* **Aim of the exercise**
Filter the records for lines holding the string "path".

━━━━━ Records shown ━━━━━

<file path="config.mk">
export PLATFORM = sky130hd
export DESIGN_NAME = sbus_testctl
export DESIGN_NICKNAME = d
export VERILOG_FILES = /design/src/rtl/sbus_pkg.sv /design/src/rtl/sbus_sync2.sv /design/src/rtl/sbus_sclgen.sv /design/src/rtl/sbus_loopbk.sv /design/src/rtl/sbus_testctl.sv
export SDC_FILE = /design/constraint.sdc
export NUM_CORES = 1
export LEC_CHECK = 0
export BUFFER_PORTS_ARGS = -buffer_cell sky130_fd_sc_hd__buf_4
export CAP_MARGIN = 20
export CORE_MARGIN = 8
export CORE_UTILIZATION = 55
export DETAILED_ROUTE_END_ITERATION = 16
export PLACE_DENSITY_LB_ADDON = 0.08
export SLEW_MARGIN = 20
export SYNTH_ARGS = -nofsm -noshare
export SYNTH_HDL_FRONTEND = slang
export SYNTH_SLANG_ARGS = --single-unit
</file>
<file path="constraint.sdc">
create_clock -name clk -period 2.8 [get_ports clk]
set_input_delay 0 -clock clk [delete_from_list [all_inputs] [get_ports clk]]
set_output_delay 0 -clock clk [all_outputs]
set_load 0.02 [all_outputs]
</file>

━━━━━

* **Completed exercise**
<file path="config.mk">
<file path="constraint.sdc">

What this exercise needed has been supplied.